### Task prompt
Go through the data below. List every line that holds the word "total".

### Data to examine
== == ==

[src/rtl/uart_tx_arbiter.sv]
// Round-robin arbiter that locks one requester onto a UART TX FIFO for a whole burst.
// Latency: one IDLE arbitration cycle before the grant; after that, one write per cycle with no added delay.
// Backpressure: tx_full stalls the lock holder in place and no character is dropped.
//
// Ports:
//   clk, reset          - single clock; synchronous active-high reset
//   req, last, data_in  - per-lane character valid, end-of-burst flag, packed character lanes
//   ack                 - one-hot accept pulse back to the lane whose character was written
//   tx_full             - UART TX FIFO full
//   wr_uart, wr_data    - write strobe and character into the UART TX FIFO
//   owner, busy         - lock holder index and lock-held flag
//   abort               - one-cycle pulse when a stalled lock is force-released
//
// Build option: define UART_ARB_TIMEOUT_EN to release a lock whose holder stops
// requesting for TIMEOUT consecutive cycles. Without it the lock is held until a
// last write, abort is tied low and no stall counter exists.

module uart_tx_arbiter #(
    parameter int DATA_BITS = 8,
    parameter int NUM_REQ   = 4,
    parameter int TIMEOUT   = 16
) (
    input  logic                           clk,
    input  logic                           reset,
    input  logic [NUM_REQ-1:0]             req,
    input  logic [NUM_REQ-1:0]             last,
    input  logic [NUM_REQ*DATA_BITS-1:0]   data_in,
    output logic [NUM_REQ-1:0]             ack,
    input  logic                           tx_full,
    output logic                           wr_uart,
    output logic [DATA_BITS-1:0]           wr_data,
    output logic [$clog2(NUM_REQ)-1:0]     owner,
    output logic                           busy,
    output logic                           abort
);

    localparam int OW = $clog2(NUM_REQ);

    localparam logic [0:0] ST_IDLE   = 1'b0;
    localparam logic [0:0] ST_LOCKED = 1'b1;

    // Elaboration-time guards on the legal parameter ranges.
    if (NUM_REQ < 2 || NUM_REQ > 8) begin : g_bad_num_req
        $error("uart_tx_arbiter: NUM_REQ must be in 2..8");
    end
    if (TIMEOUT < 2 || TIMEOUT > 255) begin : g_bad_timeout
        $error("uart_tx_arbiter: TIMEOUT must be in 2..255");
    end
    if (DATA_BITS < 1) begin : g_bad_data_bits
        $error("uart_tx_arbiter: DATA_BITS must be at least 1");
    end

    // ------------------------------------------------------------------
    // State
    // ------------------------------------------------------------------
    logic [0:0]    r_state;
    logic [OW-1:0] r_owner;
    logic [OW-1:0] r_rr_ptr;

    // ------------------------------------------------------------------
    // Combinational helpers
    // ------------------------------------------------------------------
    logic                 w_locked;
    logic                 w_req_own;
    logic                 w_last_own;
    logic                 w_wr;
    logic                 w_release;
    logic [OW-1:0]        w_sel;
    logic [OW-1:0]        w_owner_inc;
    logic [DATA_BITS-1:0] w_wr_data;
    logic [NUM_REQ-1:0]   w_ack;
    logic                 w_timeout;

    assign w_locked   = (r_state == ST_LOCKED);
    assign w_req_own  = req[r_owner];
    assign w_last_own = last[r_owner];

    // The write strobe is gated by reset so that a lock interrupted by reset
    // never produces a write during the reset cycle itself.
    assign w_wr = !reset && w_locked && w_req_own && !tx_full;

    // Next round-robin start point after the current owner gives up the lock.
    assign w_owner_inc = (r_owner == OW'(NUM_REQ - 1)) ? '0 : r_owner + OW'(1);

    // First requester at or above r_rr_ptr, wrapping. The loop walks from the
    // farthest candidate down to the nearest so the nearest set bit wins.
    // Modulo is done by a single conditional subtract so NUM_REQ need not be
    // a power of two.
    always_comb begin
        w_sel = r_rr_ptr;
        for (int k = NUM_REQ - 1; k >= 0; k--) begin
            logic [OW:0] cand;
            cand = {1'b0, r_rr_ptr} + (OW+1)'(k);
            if (cand >= (OW+1)'(NUM_REQ)) begin
                cand = cand - (OW+1)'(NUM_REQ);
            end
            if (req[cand[OW-1:0]]) begin
                w_sel = cand[OW-1:0];
            end
        end
    end

    // Lane mux: wr_data follows the owner's lane every cycle.
    always_comb begin
        w_wr_data = '0;
        for (int i = 0; i < NUM_REQ; i++) begin
            if (r_owner == OW'(i)) begin
                w_wr_data = data_in[i*DATA_BITS +: DATA_BITS];
            end
        end
    end

    // Only the owner's ack bit can ever be set, and only on a write.
    always_comb begin
        w_ack          = '0;
        w_ack[r_owner] = w_wr;
    end

    // ------------------------------------------------------------------
    // Optional stall timeout
    // ------------------------------------------------------------------
`ifdef UART_ARB_TIMEOUT_EN
    logic [7:0] r_stall;

    // Only cycles where the owner has nothing to send and the FIFO could
    // take a character count as stalls; a full FIFO is not the owner's fault.
    logic w_stall_cycle;
    assign w_stall_cycle = w_locked && !w_req_own && !tx_full;

    assign w_timeout = !reset && w_stall_cycle && (r_stall == 8'(TIMEOUT - 1));

    always_ff @(posedge clk) begin
        if (reset) begin
            r_stall <= '0;
        end else if (!w_locked || w_timeout) begin
            r_stall <= '0;
        end else if (w_stall_cycle) begin
            r_stall <= r_stall + 8'd1;
        end else begin
            // A write or a full FIFO restarts the stall count.
            r_stall <= '0;
        end
    end
`else
    assign w_timeout = 1'b0;
`endif

    // Lock ends on a last write, or on a timeout when that option is built.
    assign w_release = (w_wr && w_last_own) || w_timeout;

    // ------------------------------------------------------------------
    // FSM: IDLE arbitrates, LOCKED streams the owner's burst
    // ------------------------------------------------------------------
    always_ff @(posedge clk) begin
        if (reset) begin
            r_state  <= ST_IDLE;
            r_owner  <= '0;
            r_rr_ptr <= '0;
        end else begin
            case (r_state)
                ST_IDLE: begin
                    if (|req) begin
                        r_owner <= w_sel;
                        r_state <= ST_LOCKED;
                    end
                end
                ST_LOCKED: begin
                    // Returning to IDLE forces one arbitration cycle, so the
                    // releasing owner cannot be re-granted in the same cycle.
                    if (w_release) begin
                        r_state  <= ST_IDLE;
                        r_rr_ptr <= w_owner_inc;
                    end
                end
                default: begin
                    r_state <= ST_IDLE;
                end
            endcase
        end
    end

    // ------------------------------------------------------------------
    // Outputs (all status outputs read as zero while reset is asserted)
    // ------------------------------------------------------------------
    assign wr_uart = w_wr;
    assign wr_data = w_wr_data;
    assign ack     = w_ack;
    assign owner   = reset ? '0 : r_owner;
    assign busy    = !reset && w_locked;
    assign abort   = w_timeout;

endmodule

[config.mk]
export PLATFORM = sky130hd
export DESIGN_NAME = uart_tx_arbiter
export DESIGN_NICKNAME = d
export VERILOG_FILES = /design/src/rtl/uart_tx_arbiter.sv
export SDC_FILE = /design/constraint.sdc
export NUM_CORES = 1
export LEC_CHECK = 0
export ABC_AREA = 1
export BUFFER_PORTS_ARGS = -buffer_cell sky130_fd_sc_hd__buf_4
export CORE_UTILIZATION = 43
export DETAILED_ROUTE_END_ITERATION = 7
export PLACE_DENSITY = 0.89
export SETUP_SLACK_MARGIN = 0.2
export SLEW_MARGIN = 30
export SYNTH_ARGS = -nofsm -noshare
export SYNTH_HDL_FRONTEND = slang
export SYNTH_SLANG_ARGS = --single-unit
[constraint.sdc]
create_clock -name clk -period 2.42 [get_ports clk]
set_input_delay 0.121 -clock clk [delete_from_list [all_inputs] [get_ports clk]]
set_output_delay 0.121 -clock clk [all_outputs]
set_load 0.02 [all_outputs]
==> results by stage, run 1 <==
Run status:
- The run finished with clean final reports.

Min path:
- The type of the tightest min-delay check is in -> reg.
- The worst hold path begins at reset.
- For hold timing, the worst endpoint is r_rr_ptr[0].
- Counting instances, the worst hold path has a depth of 2.

Synth:
- When the netlist entered floorplanning its net count stood at 192.
- In this run, distinct cell masters in the synthesized netlist total 26.
- For this run, the number of Yosys warnings is 0.
- The part of the Yosys area used for sequential elements is 12.5%.
- The average instance in the mapped netlist occupies 5.54 µm².
- Counting flops and latches in the post-synthesis netlist gives 5.
- Synthesis handed over a netlist of 145 instances.
- The mapped netlist covers 803 µm².

Timing:
- For the pin with the worst max-slew slack, the measured transition is 0.563 ns.
- Across the routed clock network, the largest skew measured is 0.00593 ns.
- The final-report max-slew violation count is 0.
- The share of the clock period used by the worst path after layout is 84.8%.
- The relative slew slack is 62.4%.
- For this run, the top clock speed supported by timing is 487 MHz.
- Setup violations remaining at the end of the flow were counted as 0.
- Setup repair after global routing left no endpoint under its margin.
- The final sum of negative setup slack is 0 ns.
- The final number of hold-violating endpoints is 0.
- For the finished layout, the period the worst path requires is 2.05 ns.

Final layout:
- Leaving out fill and tap cells, the most frequent cell in the layout is buf_4.
- Relative to the synthesized area, the layout overhead comes to 58.1%.
- Summing all flip-flop and latch instances after layout gives 100 µm².
- The top cell types in the final layout, fill and taps aside, are buf_4, nand2_1, nor2_1, inv_1.
- The total of fill cells in the finished design is 167.
- The fraction of layout cells with a size suffix above 1 is 35.3%.
- The number of antenna diodes in the final layout is 0.
- Summing all multi-input logic gate instances after layout gives 602 µm².
- The final layout contains 249 nets.

Detailed routing:
- After detailed routing, the number of remaining DRC violations is 0.
- For this run, the detailed router's first-pass iteration total came to 4.
- The final route contains 1160 vias.
- In the final routed layout, each cell accounts on average for 11.7 µm.
- For this block, wires on met1 add up to 957 µm.
- The number of nets with antenna violations after routing is 0.
- The total wire length after detailed routing is 2660 µm.
- The topmost layer with routed signal wires is met4.
- The met2 wire length is 1350 µm.
- In the routed layout, each cell is associated on average with a via count of 5.13.
- In this run, the number of DRC markers left after iteration 0 of detailed routing was 30.
- After detailed routing, the met3 layer carries 321 µm of wire.

Global routing:
- The initial antenna violation count is 0.
- The pin count of the biggest net entering global routing is 18.
- The wire length of the first global-routing pass is 4040 µm.
- In the global route stage, overall resource usage came out at 26.6%.
- The via count of the first global-routing pass is 1039.
- The final global-route overflow total is 0.

Pwr:
- The internal portion of total power is 0.000291 W.
- Per report_power, the combinational group accounts for 60.5% of the total.
- The overall power after layout is 0.000503 W.
- The fraction of power spent switching nets is 42.1%.
- The fraction of power consumed by the clock network is 20.3%.
- The worst IR drop on VDD is 0.000312 V.
- The proportion of power drawn by flip-flops and latches is 19.2%.
- The areal power density over the cells is 396 nW/µm².
- The net switching component of the power is 0.000212 W.
- In this run the static leakage power is 0.682 nW.

Clock network:
- The TritonCTS clock tree is yes.
- The clock-pin slew reported for the worst setup and hold paths after clock tree synthesis is 0.05 ns.
- The clock insertion delay at the later pin of the skew report is 0.25 ns.
- The post-CTS setup buffer count is 0.
- In this run, post-CTS repair resized a total of 0 instances.
- The number of hold buffers added after CTS was 0.
- The H-tree depth is 1.
- The maximum number of buffers from clock root to sink is 2.
- CTS saw 5 sinks.
- The number of buffers created by CTS is 3.
- The library cell used as clock root buffer is clkbuf_4.

Die:
- The initial utilization of the core area, before any placement, comes to 46.0%.
- The width of the die is 45.2 µm.
- The height of the chip is 45.2 µm.
- The total I/O pin count is 60.
- The total core area is 1750 µm².
- The row count is 15.
- The die footprint is 2040 µm².

Setup path:
- The startpoint identified for the worst register-to-register timing path is r_rr_ptr[0].
- The launch point of the critical path is r_owner[1].
- STA classifies the critical path endpoint as a primary output.
- The critical path data arrival time is 1.93 ns.
- Setup slack on the worst reg-to-reg path comes out at 0.88 ns.
- The start-to-end type of the worst setup path is reg -> out.
- The category of the worst setup path launch point is a register.
- The signal on the critical path passes through inv_1 -> ha_1 -> nor2_4 -> a221oi_1 -> o31ai_1 -> buf_4.
- For the worst flop-to-flop path, the logic depth is 11.
- The slowest cell on the critical path is dfxtp_1.
- Along the worst path, the maximum fanout reaches 10.
- The worst reg2reg path endpoint is r_owner[0].
- For the worst setup path, the data required time is 2.30 ns.
- The largest incremental delay on the critical path is 0.39 ns.

Place:
- Summed over all nets, the half-perimeter wirelength after detailed placement is 2140 µm.
- At the end of routability-driven placement, the weighted congestion stood at 0.906.
- The count of buffers added on input and output ports is 58.

Flow run:
- The max capacitance violation total is 0.
==> routing by layer <==
layer | track usage (%) | vias to the layer above
met5 | 0 | -
met1 | 25.8 | 507
met4 | 7.27 | 0
met2 | 53.0 | 62
met3 | 7.60 | 4
li1 | - | 587
==> critical path, delay by kind of cell (launching register included) <==
kind                     cells  cell delay [ns]
flip-flops                   1             0.39
AO/OA/AOI/OAI                2             0.39
adder cells (fa/ha/maj)      1             0.34
buffers and inverters        2             0.33
AND/OR/NAND/NOR              1             0.24
==> flip-flops by register name, summed over array words and instances (netlist names) <==
name      count
r_owner       2
r_rr_ptr      2
r_state       1
==> stage by stage <==
stage | hold WS, ns | setup WS (ns) | area, µm² | util, % | instances
floorplan | 0.183 | 0.607 | 803 | - | 145
global placement | 0.333 | 0.663 | 1240 | 71.0 | 222
detailed placement | 0.338 | 0.581 | 1240 | 71.0 | 222
CTS | 0.0740 | 0.319 | 1260 | 72.5 | 226
global route | 0.0779 | 0.271 | 1270 | 72.8 | 226
finish | 0.0811 | 0.368 | 1270 | 72.8 | 226
==> worst max path at each step <==
stage,to,slack (ns),cells after the start
2_1_floorplan,wr_data[0],0.61,6
3_3_place_gp,wr_data[6],0.66,6
3_5_place_dp,wr_data[6],0.58,6
4_1_cts,wr_data[6],0.32,6
5_1_grt,wr_data[7],0.27,6
6_report,wr_data[7],0.37,6
==> power by group through the flow <==
stage	clock network (W)	logic, W	registers, W
floorplan	0	0.000172	0.0000952
global placement	0	0.000294	0.0000974
detailed placement	0	0.000299	0.0000979
CTS	0.000103	0.000300	0.0000963
global route	0.000109	0.000332	0.0000973
finish	0.000102	0.000304	0.0000965
==> synth_stat cells <==
cell	n	area, µm²
a211oi_1	2	15.0
a21oi_1	2	10.0
a21oi_2	1	8.76
a221oi_1	8	70.1
buf_1	1	3.75
buf_2	1	5.00
buf_4	2	15.0
clkbuf_1	2	7.51
clkinv_1	2	7.51
conb_1	1	3.75
dfxtp_1	5	100
ha_1	4	50.1
inv_1	14	52.6
inv_2	4	15.0
nand2_1	46	173
nand2_4	1	11.3
nand3_1	8	40.0
nand3_2	1	10.0
nand3b_2	1	11.3
nand4_1	1	6.26
nor2_1	24	90.1
nor2_2	1	6.26
nor2_4	1	11.3
o21ai_0	3	15.0
o21ai_1	1	5.00
o31ai_1	8	60.1
==> kinds of logic after synthesis <==
group	Yosys count	share of synthesized area, %
simple gates	84	44.7
buf+inv	26	13.2
compound gates	25	22.9
flops	5	12.5
fa+ha+maj	4	6.23
other cells	1	0.467
==> area by class of cell <==
cell class                 count  share of cell area, %
inverter                      20                   5.91
multi-input combinational    114                   47.4
tap                           25                   2.46
timing repair buffer          58                   34.3
sequential                     5                   7.88
clock buffer                   4                   2.07
No activity file was read; power rests on OpenSTA's default activity.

== == ==

### Exercise answer
- In this run, distinct cell masters in the synthesized netlist total 26.
- The total of fill cells in the finished design is 167.
- For this run, the detailed router's first-pass iteration total came to 4.
- The total wire length after detailed routing is 2660 µm.
- The final global-route overflow total is 0.
- The internal portion of total power is 0.000291 W.
- Per report_power, the combinational group accounts for 60.5% of the total.
- In this run, post-CTS repair resized a total of 0 instances.
- The total I/O pin count is 60.
- The total core area is 1750 µm².
- The max capacitance violation total is 0.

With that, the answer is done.